Monday’s news that Novo Nordisk‘s diabetes medication helped obese patients scuttle between 5% and 6% of their weight over 56 weeks hasn’t helped the company’s reputation on Wall Street, reported Reuters, which cited the company’s failure to get the FDA to approve Tresiba in February as one of the reasons. The near-miss approval is a notable one: in its 2012 annual report, the company called out the GLP-1 as one of the key products driving projected sales growth of 8-10% for 2013. The anticipated Tresiba approval also spurred the company to up its sales and distribution spend by 13%, to $4 billion, while it revved up its sales force to support the drug’s market introduction. Bloomberg noted Tuesday that JP Morgan told investors that the company is stumbling, and cut its stock recommendations from neutral to underweight. “Novo’s recent share price rally suggests investors remain in denial that Novo’s fundamentals have deteriorated,” JP Morgan analyst Richard Vosser told Bloomberg. Diabetes products, which include human an analog insulins as well as GLP-1s like Victoza and Tresiba, account for about 80% of Novo’s sales. The company puts its share of the global diabetes market at 26%.

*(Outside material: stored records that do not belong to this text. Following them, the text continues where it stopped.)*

==> src/rtl/rck_refdiv.sv <==
module rck_refdiv #(
    parameter int unsigned DIV_LOG2 = 2
) (
    input  logic clk,
    input  logic rst_n,
    output logic ref_o,
    output logic tick_o
);
    localparam int unsigned PW = (DIV_LOG2 < 1) ? 1 : DIV_LOG2;

    logic [PW-1:0] phase_q;

    always_ff @(posedge clk or negedge rst_n) begin
        if (!rst_n) begin
            phase_q <= '0;
        end else begin
            phase_q <= phase_q + 1'b1;
        end
    end

    // High half of the count is the high phase of the reference.
    assign ref_o  = phase_q[PW-1];
    // Last write-clock cycle of the period: decision edge follows.
    assign tick_o = &phase_q;
endmodule

==> src/rtl/rck_cmd_latch.sv <==
module rck_cmd_latch #(
    parameter int unsigned N = 3
) (
    input  logic         clk,
    input  logic         rst_n,
    input  logic         tick_i,
    input  logic [N-1:0] strobe_i,
    output logic [N-1:0] seen_o
);
    logic [N-1:0] pend_q;

    for (genvar g = 0; g < N; g++) begin : g_hold
        always_ff @(posedge clk or negedge rst_n) begin
            if (!rst_n) begin
                pend_q[g] <= 1'b0;
            end else if (tick_i) begin
                pend_q[g] <= 1'b0;
            end else if (strobe_i[g]) begin
                pend_q[g] <= 1'b1;
            end
        end
        // A strobe in the decision cycle itself still counts.
        assign seen_o[g] = pend_q[g] | strobe_i[g];
    end
endmodule

==> src/rtl/rck_policy_fsm.sv <==
module rck_policy_fsm
    import rdclk_pkg::*;
(
    input  logic      clk,
    input  logic      rst_n,
    input  logic      tick_i,
    input  rck_mode_e mode_i,
    input  logic      sleep_i,
    input  logic      start_seen_i,
    input  logic      stop_seen_i,
    input  logic      read_seen_i,
    output logic      en_o
);
    rck_state_e state_q, state_d;
    logic       trig;

    always_ff @(posedge clk or negedge rst_n) begin
        if (!rst_n) begin
            state_q <= S_DISABLED;
        end else begin
            state_q <= state_d;
        end
    end

    always_comb begin
        state_d = state_q;
        trig    = 1'b0;
        if (tick_i) begin
            unique case (mode_i)
                MODE_ALWAYS: state_d = sleep_i ? S_SLEEP_HALT : S_FREE;
                MODE_OFF:    state_d = S_DISABLED;
                MODE_CMD, MODE_READ: begin
                    trig = (mode_i == MODE_CMD) ? start_seen_i : read_seen_i;
                    if (stop_seen_i) begin
                        state_d = S_PARKED;
                    end else if (trig || state_q == S_ACTIVE) begin
                        state_d = S_ACTIVE;
                    end else begin
                        state_d = S_PARKED;
                    end
                end
                default: state_d = S_DISABLED;
            endcase
        end
    end

    always_comb begin
        unique case (state_q)
            S_FREE, S_ACTIVE:                       en_o = 1'b1;
            S_DISABLED, S_SLEEP_HALT, S_PARKED:     en_o = 1'b0;
            default:                                en_o = 1'b0;
        endcase
    end
endmodule

==> src/rtl/rdclk_mode_ctrl.sv <==
module rdclk_mode_ctrl
    import rdclk_pkg::*;
#(
    parameter int unsigned DIV_LOG2 = 2
) (
    input  logic       clk,
    input  logic       rst_n,
    input  logic [1:0] mode_i,
    input  logic       start_cmd_i,
    input  logic       stop_cmd_i,
    input  logic       read_cmd_i,
    input  logic       sleep_i,
    output logic       ref_clk_o,
    output logic       rclk_en_o,
    output logic       rclk_o
);
    logic                tick;
    logic [NUM_CMDS-1:0] strobes;
    logic [NUM_CMDS-1:0] seen;

    rck_refdiv #(.DIV_LOG2(DIV_LOG2)) u_div (
        .clk    (clk),
        .rst_n  (rst_n),
        .ref_o  (ref_clk_o),
        .tick_o (tick)
    );

    assign strobes[CMD_START] = start_cmd_i;
    assign strobes[CMD_STOP]  = stop_cmd_i;
    assign strobes[CMD_READ]  = read_cmd_i;

    rck_cmd_latch #(.N(NUM_CMDS)) u_latch (
        .clk      (clk),
        .rst_n    (rst_n),
        .tick_i   (tick),
        .strobe_i (strobes),
        .seen_o   (seen)
    );

    rck_policy_fsm u_fsm (
        .clk          (clk),
        .rst_n        (rst_n),
        .tick_i       (tick),
        .mode_i       (rck_mode_e'(mode_i)),
        .sleep_i      (sleep_i),
        .start_seen_i (seen[CMD_START]),
        .stop_seen_i  (seen[CMD_STOP]),
        .read_seen_i  (seen[CMD_READ]),
        .en_o         (rclk_en_o)
    );

    assign rclk_o = rclk_en_o & ref_clk_o;
endmodule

Almost a week after the FDA took to the NEJM‘s pages to talk about uncoupling the cognitive and functional improvement requirements for Alzheimer’s Disease therapies, the Alzheimer’s Association released a study finding that a third of seniors die with Alzheimer’s or another form of dementia. The Association’s report notes that Alzheimer’s-related deaths are on the rise even as death rates from other major killers fall, up 68% between 2000 and 2010. The dismal data comes as TransTech Pharma celebrates an FDA fast track designation for its experimental Alzheimer’s therapy TTP488 — one of several that help the regulator speed approvals. TransTech’s approach targets interactions between amyloid beta, which is found in Alzheimer’s patients, and an immunoglobulin family of molecules.
Even as FDA commissioner Peggy Hamburg frets that sequester cuts will slow approvals, the Government Accountability Office is encouraging the regulator to do a bit more when it comes to dietary supplement oversight. The GAO noted that the FDA has improved monitoring, but said in a report that the agency could do more — for example, by tapping into poison center data and implementing a systematic collection of adverse event reports. GAO said the latter could help FDA “assess whether AERs are being used to their fullest extent.” GAO also recommended the FDA make potential safety concerns public – something it is not required to do – in the interest of consumer awareness of the impact supplements may have on health.
Biologics were major earners last year, according to Genetic Engineering & Biotechnology News, which reported that eight of last year’s top-selling drugs were biologics, including: Amgen’s Neulasta ($4 billion); Roche’s Avastin ($6 billion); Roche’s Herceptin ($6 billion); Sanofi’s Lantus ($7 billion); Roche’s Rituxan ($7 billion); Amgen/Pfizer’s Enbrel ($8 billion); J&J/Merck’s Remicaid ($8 billion); and Abbott/Abbvie’s Humira ($9 billion).